Our distinct risk measures provide a unique framework in which we communicate our latest economic forecasts and translate how these figures affect the business environment. Each risk measure comprises a collection of indicators that drive that specific risk, weighted in proportion to the importance of each driver. The indicators are a combination of data-based scores, performances in prominent global economic/political indices, and subjective scores assigned by country-specific analysts. Each score reflects the extent to which that indicator represents a risk going forward, with the aggregation providing a score out of 100, with 0 suggesting no risk and 100 implying maximum risk. A brief description of each economic risk indicator follows:
Economic Policy Risk: The extent to which government policy hampers business operations and the risk of adverse policy adjustments. This score measures risks associated with monetary, fiscal, exchange rate, and regulatory policy.
Economic Structure Risk: An assessment of the structural vulnerability of an economy. This considers projections regarding debt ratios, growth drivers, external balances, and the financial structure.
Liquidity Risk: The risk that forex constraints prevent profit repatriation and the funding of imports. This risk looks at key forex reserve metrics and the ability to source hard currency.
Market Demand Risk: The risk of a deterioration in demand conditions in the country. This reflects Oxford Economics Africa’s baseline economic growth forecasts, wealth levels, and historical demand volatility.
Market Cost Risk: The risk that the cost of operating a business in the country will increase. These scores take into account our baseline forecasts for wages and inflation, input costs, and policy effectiveness in containing price growth.
Exchange Rate Risk: The risk of a depreciation in the value of the currency. These scores are based on our baseline currency forecasts, fundamental evaluation, current and capital account positions, as well as the policy stance.
Fiscal Finances: The risk that government finances will become unsustainable. These figures incorporate our baseline projections for key fiscal metrics, fiscal policy orientation, and aid dependence.
Financial Sector Soundness: The risk of instability in the domestic financial sector. This considers the health of domestic financial institutions, the range and efficiency of monetary tools, and government’s involvement in the banking sector.
Balance of Payments Risk: The risk of an external funding crisis. These scores reflect a country’s current account position and the outlook regarding various funding channels, including external debt, forex reserves, and foreign investment.
This comprehensive methodology allows for comparisons between countries on each risk measure. The risk structure graph also puts a country’s performance into context by comparing it to the median of the 10 best-performing countries and the 10 worst-performing countries in that measure.
African states tend to be politically less stable than states in other regions, owing to the legacies of the colonial era and the Cold War. This political instability has significant effects on the economic and business environments, and for this reason political research has always been a key part of Oxford Economics Africa's overall risk analysis.
Our political risk assessments draw on data from a number of authoritative sources to create two indices.
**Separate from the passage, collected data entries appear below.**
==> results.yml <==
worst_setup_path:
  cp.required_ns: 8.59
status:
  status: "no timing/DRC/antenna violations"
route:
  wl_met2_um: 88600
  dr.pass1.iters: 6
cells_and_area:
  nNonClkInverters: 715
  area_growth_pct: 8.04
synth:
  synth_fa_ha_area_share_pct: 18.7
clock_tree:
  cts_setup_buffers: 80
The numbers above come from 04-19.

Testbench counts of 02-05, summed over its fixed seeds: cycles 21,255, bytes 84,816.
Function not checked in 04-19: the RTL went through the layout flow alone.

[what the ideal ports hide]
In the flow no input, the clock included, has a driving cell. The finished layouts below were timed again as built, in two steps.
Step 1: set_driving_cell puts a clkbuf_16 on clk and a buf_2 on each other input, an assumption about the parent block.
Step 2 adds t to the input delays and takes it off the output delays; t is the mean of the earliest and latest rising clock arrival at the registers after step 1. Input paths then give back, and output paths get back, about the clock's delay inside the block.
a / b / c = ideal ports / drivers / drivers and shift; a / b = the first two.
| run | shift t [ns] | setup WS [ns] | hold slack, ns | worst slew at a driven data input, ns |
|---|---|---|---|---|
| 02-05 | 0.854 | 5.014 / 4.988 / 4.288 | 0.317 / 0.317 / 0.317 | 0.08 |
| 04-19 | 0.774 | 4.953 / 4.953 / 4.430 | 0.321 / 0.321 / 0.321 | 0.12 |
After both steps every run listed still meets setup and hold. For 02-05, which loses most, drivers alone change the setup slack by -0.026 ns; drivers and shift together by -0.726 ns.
The first index measures structural risks which are risks that do not change rapidly and form the broad context in which power is contested and exercised. The second index measures institutional risks which could be described as institutional quality – institutions help mitigate risks that emerge from the political structure. Thus, even a country with factors that make it politically risky in theory can have lower risk thanks to strong institutions.
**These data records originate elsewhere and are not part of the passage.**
From an optimization exercise on the open Yosys and OpenROAD flow, aimed at small area; shortcuts taken in it are not production practice. Only simulation tests tie the RTL to the original design; equivalence was not proved. Power figures rest on the tool's default switching activity, not on a simulated workload.

### flow/design.v
module oregon_core (
    input  wire        clk,
    input  wire        rst,
    input  wire        pulse_valid,
    input  wire [23:0] pulse_d,
    input  wire        cmd_valid,
    input  wire [31:0] cmd,
    output reg         rsp_valid,
    output wire [3:0]  rsp_status,
    output reg  [31:0] rsp_data
);
    localparam [23:0] T_MIN   = 24'd50;
    localparam [23:0] T_SPLIT = 24'd750;
    localparam [23:0] T_MAX   = 24'd1400;
    localparam        REG_CAP = 10;
    localparam [2:0] ST_OK = 3'd0, ST_EMPTY = 3'd1, ST_FULL = 3'd2,
                     ST_BUSY = 3'd3, ST_ILLEGAL = 3'd4, ST_BADARG = 3'd5;
    localparam [1:0] P_SYNC = 2'd0, P_IDENT = 2'd1, P_BODY = 2'd2, P_COMPLETE = 2'd3;
    integer i, k;
    reg  [3:0]  ctrl;                  
    reg  [23:0] pq_buf [0:31];
    reg  [4:0]  pq_wr, pq_rd;
    reg         pq_full;
    reg  [1:0]  bq_buf [0:31];
    reg  [4:0]  bq_wr, bq_rd;
    reg         bq_full;
    reg         dec_cur, dec_hc, dec_first;
    reg  [1:0]  par_state;
    reg  [3:0]  par_nib;
    reg  [1:0]  par_sub;
    reg  [5:0]  par_idx;
    reg         par_bitpar;
    reg         par_matchv;
    reg  [3:0]  par_match;
    reg  [7:0]  par_mlen;
    reg  [7:0]  par_acc;               
    reg  [3:0]  msg [0:31];
    reg         res_done, res_cksok;
    reg  [7:0]  res_calc, res_recv;
    reg  [3:0]  res_slot;
    reg  [7:0]  res_len;
    reg  [31:0] reg_id  [0:REG_CAP-1];
    reg  [7:0]  reg_ch  [0:REG_CAP-1];
    reg  [7:0]  reg_len [0:REG_CAP-1];
    reg  [3:0]  reg_nf  [0:REG_CAP-1];
    reg  [127:0] reg_fld [0:REG_CAP-1];
    reg  [3:0]  reg_count;
    reg  [31:0] id_stage;
    reg  [127:0] fstage;
    reg         pq_ovf, bq_ovf;
    reg  [15:0] cnt [0:7];
    reg  [2:0]  rsp_st;
    assign rsp_status = {1'b0, rsp_st};
    wire [7:0] op = cmd[31:24];
    reg  [23:0] arg_mask;
    always @* begin
        case (op)
            8'h05:               arg_mask = 24'hFFFFFE;
            8'h06:               arg_mask = 24'hFFFFFC;
            8'h07:               arg_mask = 24'hFFFFF0;
            8'h08, 8'h09, 8'h10: arg_mask = 24'hFFFF00;
            8'h0A, 8'h0B:        arg_mask = 24'hFF0000;
            8'h0C:               arg_mask = 24'hF00000;
            8'h0D:               arg_mask = 24'hE00000;
            8'h0E:               arg_mask = 24'hF0FFE0;
            default:             arg_mask = 24'hFFFFFF;
        endcase
    end
    wire legal = (op != 8'h01) && (op <= 8'h10) && ((cmd[23:0] & arg_mask) == 24'd0);
    wire host  = cmd_valid;
    wire [4:0] pq_diff = pq_wr - pq_rd;
    wire [4:0] bq_diff = bq_wr - bq_rd;
    wire pq_empty = !pq_full && (pq_wr == pq_rd);
    wire bq_empty = !bq_full && (bq_wr == bq_rd);
    wire [5:0] pq_cnt = {pq_full, pq_diff};
    wire [5:0] bq_cnt = {bq_full, bq_diff};
    wire eng_parse = !host && ctrl[2] && !bq_empty;
    wire eng_dec   = !host && !eng_parse && ctrl[1] && !pq_empty;
    reg  [23:0] pq_head;
    always @* begin
        pq_head = 24'd0;
        for (i = 0; i < 32; i = i + 1)
            pq_head = pq_head | (pq_buf[i] & {24{pq_rd == i}});
    end
    reg  [1:0] bq_head;
    always @* begin
        bq_head = 2'd0;
        for (i = 0; i < 32; i = i + 1)
            bq_head = bq_head | (bq_buf[i] & {2{bq_rd == i}});
    end
    wire cls_out   = (pq_head < T_MIN) || (pq_head >= T_MAX);
    wire cls_short = !cls_out && (pq_head < T_SPLIT);
    wire [1:0] cls = cls_out ? 2'd2 : (cls_short ? 2'd0 : 2'd1);
    reg        d_cur, d_hc, d_first, d_long, d_prod;
    reg  [1:0] d_sym;
    always @* begin
        d_cur = dec_cur; d_hc = dec_hc; d_first = dec_first;
        d_long = 1'b0; d_prod = 1'b0; d_sym = 2'b00;
        if (cls_out) begin
            d_cur = 1'b0; d_hc = 1'b0; d_first = 1'b1;
            d_prod = 1'b1; d_sym = 2'b10;
        end else begin
            if (!cls_short || dec_first) begin
                d_first = 1'b0;
                d_cur   = ~dec_cur;
                d_long  = 1'b1;
            end else begin
                d_hc = ~dec_hc;
            end
            if (d_hc == 1'b0) begin
                d_prod = 1'b1;
                d_sym  = {1'b0, d_cur};
            end
        end
    end
    wire        d_lost   = d_prod && bq_full;
    wire [31:0] d_result = {pq_head, 1'b0, d_long, cls, d_lost, d_sym, d_prod};
    wire       rdmsg_sel = cmd_valid && (op == 8'h09);
    wire [4:0] mrd_addr  = rdmsg_sel ? cmd[4:0] : (par_idx[4:0] - 5'd1);
    reg  [3:0] mrd;
    always @* begin
        mrd = 4'd0;
        for (i = 0; i < 32; i = i + 1)
            mrd = mrd | (msg[i] & {4{mrd_addr == i}});
    end
    reg         p_en;
    reg  [1:0]  p_sym;
    wire [3:0]  nib_new = {p_sym[0], par_nib[3:1]};
    wire        lk_host = cmd_valid && cmd[28];
    wire [31:0] key_id  = lk_host ? id_stage : {16'd0, msg[3], msg[2], msg[1], msg[0]};
    wire [7:0]  key_ch  = lk_host ? cmd[7:0] : {4'd0, nib_new};
    reg  [REG_CAP-1:0] lk_m, lk_oh;
    reg         lk_found;
    reg  [3:0]  lk_slot;
    reg  [7:0]  lk_len;
    always @* begin
        for (i = 0; i < REG_CAP; i = i + 1)
            lk_m[i] = (i < reg_count) && (reg_id[i] == key_id) && (reg_ch[i] == key_ch);
        lk_found = |lk_m;
        lk_oh    = lk_m & ~(lk_m << 1) & ~(lk_m << 2) & ~(lk_m << 3) & ~(lk_m << 4)
                 & ~(lk_m << 5) & ~(lk_m << 6) & ~(lk_m << 7) & ~(lk_m << 8) & ~(lk_m << 9);
        lk_slot  = 4'd0;
        lk_len   = 8'd0;
        for (i = 0; i < REG_CAP; i = i + 1) begin
            lk_slot = lk_slot | (i[3:0] & {4{lk_oh[i]}});
            lk_len  = lk_len | (reg_len[i] & {8{lk_oh[i]}});
        end
    end
    reg  [1:0]  n_state;
    reg  [3:0]  n_nib;
    reg  [1:0]  n_sub;
    reg  [5:0]  n_idx;
    reg         n_bitpar, n_matchv;
    reg  [3:0]  n_match;
    reg  [7:0]  n_mlen;
    reg         p_completed, p_cksok, p_accepted, p_discarded;
    reg         p_msg_we;
    reg         p_inc_unknown, p_inc_bufovf, p_inc_cksok, p_inc_cksfail, p_inc_discard;
    wire [1:0]  sub_new = par_sub + 2'd1;
    wire [7:0]  p_recv  = {nib_new, mrd};
    wire        p_cks_eq = (par_acc == p_recv);
    always @* begin
        n_state = par_state; n_nib = par_nib; n_sub = par_sub; n_idx = par_idx;
        n_bitpar = par_bitpar; n_matchv = par_matchv; n_match = par_match; n_mlen = par_mlen;
        p_completed = 1'b0; p_cksok = 1'b0; p_accepted = 1'b0; p_discarded = 1'b0;
        p_msg_we = 1'b0;
        p_inc_unknown = 1'b0; p_inc_bufovf = 1'b0; p_inc_cksok = 1'b0;
        p_inc_cksfail = 1'b0; p_inc_discard = 1'b0;
        if (par_state == P_COMPLETE) begin
            p_inc_discard = 1'b1;
            p_discarded   = 1'b1;
        end else if (p_sym == 2'b10) begin
            n_state = P_SYNC; n_nib = 4'd0; n_sub = 2'd0; n_idx = 6'd0;
            n_matchv = 1'b0; n_match = 4'd0; n_mlen = 8'd0;
            n_bitpar = 1'b0;
        end else if (ctrl[3] && par_bitpar) begin
            n_bitpar = 1'b0;
        end else begin
            if (ctrl[3])
                n_bitpar = 1'b1;
            p_accepted = 1'b1;
            n_nib = nib_new;
            if (par_state == P_SYNC) begin
                if (nib_new == 4'hA) begin
                    n_state = P_IDENT; n_sub = 2'd0; n_idx = 6'd0;
                end
            end else begin
                n_sub = sub_new;
                if (sub_new == 2'd0) begin
                    if (par_idx[5]) begin
                        p_inc_bufovf = 1'b1;
                        n_state = P_SYNC; n_nib = 4'd0; n_sub = 2'd0; n_idx = 6'd0;
                        n_matchv = 1'b0; n_match = 4'd0; n_mlen = 8'd0;
                    end else begin
                        p_msg_we = 1'b1;
                        n_idx    = par_idx + 6'd1;
                        if (par_state == P_IDENT && par_idx == 6'd4) begin
                            if (lk_found) begin
                                n_matchv = 1'b1;
                                n_match  = lk_slot;
                                n_mlen   = lk_len;
                                n_state  = P_BODY;
                            end else begin
                                p_inc_unknown = 1'b1;
                                n_state = P_SYNC; n_nib = 4'd0; n_sub = 2'd0; n_idx = 6'd0;
                                n_matchv = 1'b0; n_match = 4'd0; n_mlen = 8'd0;
                            end
                        end else if (par_state == P_BODY && {2'd0, n_idx} == par_mlen) begin
                            p_completed = 1'b1;
                            p_cksok     = p_cks_eq;
                            if (p_cks_eq) begin
                                p_inc_cksok = 1'b1;
                                n_state = P_COMPLETE;
                            end else begin
                                p_inc_cksfail = 1'b1;
                                n_state = P_SYNC; n_nib = 4'd0; n_sub = 2'd0; n_idx = 6'd0;
                                n_matchv = 1'b0; n_match = 4'd0; n_mlen = 8'd0;
                            end
                        end
                    end
                end
            end
        end
    end
    wire [31:0] p_result = {22'd0, n_state, 2'b00, p_sym, p_discarded, p_accepted,
                            p_cksok, p_completed};
    reg  [15:0] cnt_rd;
    always @* begin
        cnt_rd = 16'd0;
        for (i = 0; i < 8; i = i + 1)
            cnt_rd = cnt_rd | (cnt[i] & {16{cmd[2:0] == i}});
    end
    reg         csr_ok;
    reg  [31:0] csr_val;
    always @* begin
        csr_ok  = 1'b1;
        csr_val = 32'd0;
        case (cmd[7:0])
            8'h00: csr_val = {28'd0, ctrl};
            8'h01: csr_val = {22'd0, par_state, res_cksok, res_done, bq_ovf, pq_ovf,
                              bq_full, bq_empty, pq_full, pq_empty};
            8'h02: csr_val = {26'd0, pq_cnt};
            8'h03: csr_val = {26'd0, bq_cnt};
            8'h04: csr_val = {29'd0, dec_first, dec_hc, dec_cur};
            8'h05: csr_val = {par_mlen, 2'd0, par_match, par_matchv, par_bitpar,
                              2'd0, par_idx, par_sub, par_nib, par_state};
            8'h06: csr_val = {res_len, 4'd0, res_slot, res_recv, res_calc};
            8'h07: csr_val = id_stage;
            8'h08: csr_val = {28'd0, reg_count};
            8'h09: csr_val = {16'd0, 3'd0, pq_rd, 3'd0, pq_wr};
            8'h0A: csr_val = {16'd0, 3'd0, bq_rd, 3'd0, bq_wr};
            8'h10, 8'h11, 8'h12, 8'h13, 8'h14, 8'h15, 8'h16, 8'h17:
                   csr_val = {16'd0, cnt_rd};
            8'h1B: csr_val = {8'd0, T_MAX};
            8'h1C: csr_val = {8'd0, T_SPLIT};
            8'h1D: csr_val = {8'd0, T_MIN};
            8'h1E: csr_val = 32'h00040408;
            8'h1F: csr_val = 32'h0A202020;
            default: csr_ok = 1'b0;
        endcase
    end
    wire [3:0] rs_s = cmd[19:16];
    wire [4:0] rs_w = cmd[4:0];
    reg  [31:0]  sl_id;
    reg  [19:0]  sl_meta;
    reg  [127:0] sl_fld;
    always @* begin
        sl_id = 32'd0; sl_meta = 20'd0; sl_fld = 128'd0;
        for (i = 0; i < REG_CAP; i = i + 1) begin
            sl_id   = sl_id   | (reg_id[i]  & {32{rs_s == i}});
            sl_meta = sl_meta | ({reg_nf[i], reg_len[i], reg_ch[i]} & {20{rs_s == i}});
            sl_fld  = sl_fld  | (reg_fld[i] & {128{rs_s == i}});
        end
    end
    reg  [31:0] slot_word;
    always @* begin
        slot_word = 32'd0;
        if (rs_w == 5'd0) slot_word = sl_id;
        if (rs_w == 5'd1) slot_word = {12'd0, sl_meta};
        for (k = 0; k < 8; k = k + 1)
            if (rs_w == k + 2) slot_word = {16'd0, sl_fld[16*k +: 16]};
    end
    reg         do_dec, do_bq_pop;
    reg         do_dec_reset, do_par_reset;
    reg         do_wr_ctrl, do_clr_cnt, do_reg_add, do_set_field;
    reg         do_id_lo, do_id_hi;
    reg  [2:0]  r_status;
    reg  [31:0] r_data;
    wire [4:0] ra_f = cmd[20:16];
    wire [7:0] ra_l = cmd[15:8];
    always @* begin
        do_dec = 1'b0; do_bq_pop = 1'b0; p_en = 1'b0; p_sym = bq_head;
        do_dec_reset = 1'b0; do_par_reset = 1'b0;
        do_wr_ctrl = 1'b0; do_clr_cnt = 1'b0; do_reg_add = 1'b0; do_set_field = 1'b0;
        do_id_lo = 1'b0; do_id_hi = 1'b0;
        r_status = ST_OK; r_data = 32'd0;
        if (!host) begin
            if (eng_parse) begin
                do_bq_pop = 1'b1;
                p_en      = 1'b1;
            end else if (eng_dec) begin
                do_dec = 1'b1;
            end
        end else if (!legal) begin
            r_status = ST_ILLEGAL;
        end else begin
            case (op)
                8'h02:
                    if (ctrl[1])       r_status = ST_BUSY;
                    else if (pq_empty) r_status = ST_EMPTY;
                    else begin
                        do_dec = 1'b1;
                        r_data = d_result;
                    end
                8'h03:
                    if (ctrl[2])       r_status = ST_BUSY;
                    else if (bq_empty) r_status = ST_EMPTY;
                    else begin
                        do_bq_pop = 1'b1;
                        p_en      = 1'b1;
                        r_data    = p_result;
                    end
                8'h04:
                    if (ctrl[2])       r_status = ST_BUSY;
                    else if (bq_empty) r_status = ST_EMPTY;
                    else begin
                        do_bq_pop = 1'b1;
                        r_data    = {30'd0, bq_head};
                    end
                8'h05:
                    if (ctrl[2])       r_status = ST_BUSY;
                    else begin
                        p_en   = 1'b1;
                        p_sym  = {1'b0, cmd[0]};
                        r_data = p_result;
                    end
                8'h06: begin
                    do_dec_reset = cmd[0];
                    do_par_reset = cmd[1];
                end
                8'h07: begin
                    do_wr_ctrl   = 1'b1;
                    do_par_reset = (cmd[3] != ctrl[3]);
                end
                8'h08:
                    if (!csr_ok) r_status = ST_BADARG;
                    else         r_data   = csr_val;
                8'h09:
                    if (cmd[7:5] != 3'd0) r_status = ST_BADARG;
                    else                  r_data   = {28'd0, mrd};
                8'h0A: begin
                    do_id_lo = 1'b1;
                    r_data   = {id_stage[31:16], cmd[15:0]};
                end
                8'h0B: begin
                    do_id_hi = 1'b1;
                    r_data   = {cmd[15:0], id_stage[15:0]};
                end
                8'h0C:
                    if (cmd[19]) r_status = ST_BADARG;
                    else         do_set_field = 1'b1;
                8'h0D:
                    if (ctrl[2])                            r_status = ST_BUSY;
                    else if (ra_f > 5'd8 || ra_l < 8'd7)    r_status = ST_BADARG;
                    else if (reg_count == REG_CAP)          r_status = ST_FULL;
                    else begin
                        do_reg_add = 1'b1;
                        r_data     = {28'd0, reg_count};
                    end
                8'h0E:
                    if ({1'b0, rs_s} >= {1'b0, reg_count} || rs_w >= 5'd10)
                        r_status = ST_BADARG;
                    else
                        r_data = slot_word;
                8'h0F:
                    do_clr_cnt = 1'b1;
                8'h10:
                    r_data = {23'd0, lk_found, 4'd0, lk_slot};
                default: ;
            endcase
        end
    end
    wire        edge_en  = do_wr_ctrl ? cmd[0] : ctrl[0];
    wire        push     = pulse_valid && edge_en;
    wire        push_ovf = push && pq_full && !do_dec;
    wire        push_ok  = push && !push_ovf;
    wire        bq_push  = do_dec && d_prod && !bq_full;
    wire        p_store  = p_en && p_msg_we;
    wire        p_res_we = p_en && p_completed;
    reg  [7:0]  inc;
    always @* begin
        inc    = 8'd0;
        inc[0] = push_ovf;
        inc[1] = do_dec && d_lost;
        inc[2] = do_dec && cls_out;
        inc[3] = p_en && p_inc_unknown;
        inc[4] = p_en && p_inc_cksfail;
        inc[5] = p_en && p_inc_cksok;
        inc[6] = p_en && p_inc_bufovf;
        inc[7] = p_en && p_inc_discard;
    end
    always @(posedge clk) begin
        if (push_ok)
            pq_buf[pq_wr] <= pulse_d;
        if (bq_push)
            bq_buf[bq_wr] <= d_sym;
        if (do_reg_add) begin
            reg_id[reg_count]  <= id_stage;
            reg_ch[reg_count]  <= cmd[7:0];
            reg_len[reg_count] <= ra_l;
            reg_nf[reg_count]  <= ra_f[3:0];
            reg_fld[reg_count] <= fstage;
        end
        if (p_store)
            par_acc <= (par_idx[4:0] == 5'd0) ? 8'd0 : par_acc + {4'd0, mrd};
    end
    always @(posedge clk) begin
        if (rst) begin
            ctrl <= 4'd0;
            pq_wr <= 5'd0; pq_rd <= 5'd0; pq_full <= 1'b0;
            bq_wr <= 5'd0; bq_rd <= 5'd0; bq_full <= 1'b0;
            dec_cur <= 1'b0; dec_hc <= 1'b0; dec_first <= 1'b1;
            par_state <= P_SYNC; par_nib <= 4'd0; par_sub <= 2'd0; par_idx <= 6'd0;
            par_bitpar <= 1'b0; par_matchv <= 1'b0; par_match <= 4'd0; par_mlen <= 8'd0;
            for (i = 0; i < 32; i = i + 1)
                msg[i] <= 4'd0;
            res_done <= 1'b0; res_cksok <= 1'b0; res_calc <= 8'd0; res_recv <= 8'd0;
            res_slot <= 4'd0; res_len <= 8'd0;
            reg_count <= 4'd0;
            id_stage <= 32'd0;
            fstage <= 128'd0;
            pq_ovf <= 1'b0; bq_ovf <= 1'b0;
            for (i = 0; i < 8; i = i + 1)
                cnt[i] <= 16'd0;
            rsp_valid <= 1'b0; rsp_st <= 3'd0; rsp_data <= 32'd0;
        end else begin
            rsp_valid <= host;
            rsp_st    <= r_status;
            rsp_data  <= (r_status == ST_OK) ? r_data : 32'd0;
            if (do_wr_ctrl)
                ctrl <= cmd[3:0];
            if (do_dec)
                pq_rd <= pq_rd + 5'd1;
            if (push_ok)
                pq_wr <= pq_wr + 5'd1;
            if (pq_full)
                pq_full <= !(do_dec && !push);
            else
                pq_full <= push && !do_dec && (pq_diff == 5'd31);
            if (push_ovf)
                pq_ovf <= 1'b1;
            else if (do_clr_cnt)
                pq_ovf <= 1'b0;
            if (bq_push) begin
                bq_wr   <= bq_wr + 5'd1;
                bq_full <= (bq_diff == 5'd31);
            end else if (do_bq_pop) begin
                bq_rd   <= bq_rd + 5'd1;
                bq_full <= 1'b0;
            end
            if (do_dec && d_lost)
                bq_ovf <= 1'b1;
            else if (do_clr_cnt)
                bq_ovf <= 1'b0;
            if (do_dec) begin
                dec_cur <= d_cur; dec_hc <= d_hc; dec_first <= d_first;
            end else if (do_dec_reset) begin
                dec_cur <= 1'b0; dec_hc <= 1'b0; dec_first <= 1'b1;
            end
            if (do_par_reset) begin
                par_state <= P_SYNC; par_nib <= 4'd0; par_sub <= 2'd0; par_idx <= 6'd0;
                par_bitpar <= 1'b0; par_matchv <= 1'b0; par_match <= 4'd0; par_mlen <= 8'd0;
            end else if (p_en) begin
                par_state <= n_state; par_nib <= n_nib; par_sub <= n_sub; par_idx <= n_idx;
                par_bitpar <= n_bitpar; par_matchv <= n_matchv; par_match <= n_match;
                par_mlen <= n_mlen;
            end
            if (p_store)
                msg[par_idx[4:0]] <= nib_new;
            if (p_res_we) begin
                res_done <= 1'b1; res_cksok <= p_cks_eq;
                res_calc <= par_acc; res_recv <= p_recv;
                res_slot <= par_match; res_len <= par_mlen;
            end else if (do_par_reset && op == 8'h06) begin
                res_done <= 1'b0; res_cksok <= 1'b0;
            end
            if (do_reg_add)
                reg_count <= reg_count + 4'd1;
            if (do_id_lo)
                id_stage[15:0] <= cmd[15:0];
            if (do_id_hi)
                id_stage[31:16] <= cmd[15:0];
            if (do_set_field)
                fstage[16*cmd[18:16] +: 16] <= cmd[15:0];
            for (i = 0; i < 8; i = i + 1) begin
                if (do_clr_cnt)
                    cnt[i] <= {15'd0, inc[i]};
                else if (inc[i] && cnt[i] != 16'hFFFF)
                    cnt[i] <= cnt[i] + 16'd1;
            end
        end
    end
endmodule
Structural Risk: An index comprising data related to 12 factors, including: average conflict fatalities per 100,000, ethnic fractionalisation, demographic pressure, and poverty rates.
Institutional Risk: An index consisting of data related to six factors, including: rule of law, level of democracy, duration of current regime, and level of corruption.
These risk measures ensure that our assessments are objective and that risk is comparable across both time and countries. However, the data used is by its nature historical, while political risk assessments need to be forward-looking. This is where our third measure of risk – Analyst’s View and Forecast – makes the vital difference. Analysts complete a structured assessment of risks that a country might face in the short to medium term. This score and its implied trend are added to our overall risk assessment to incorporate our analysts' experience. This ensures our assessment is an accurate guide to how political risk will evolve in the near future.
Overall Economic and Political Risk Assessment
The various economic and political risk measures are aggregated to formulate an overall country risk score. Our assessment of economic and political risk is not comparable to the credit risk ratings issued by international ratings agencies as we do not rate the attractiveness of sovereign debt instruments, but rather express a view on overall macroeconomic and political country risk.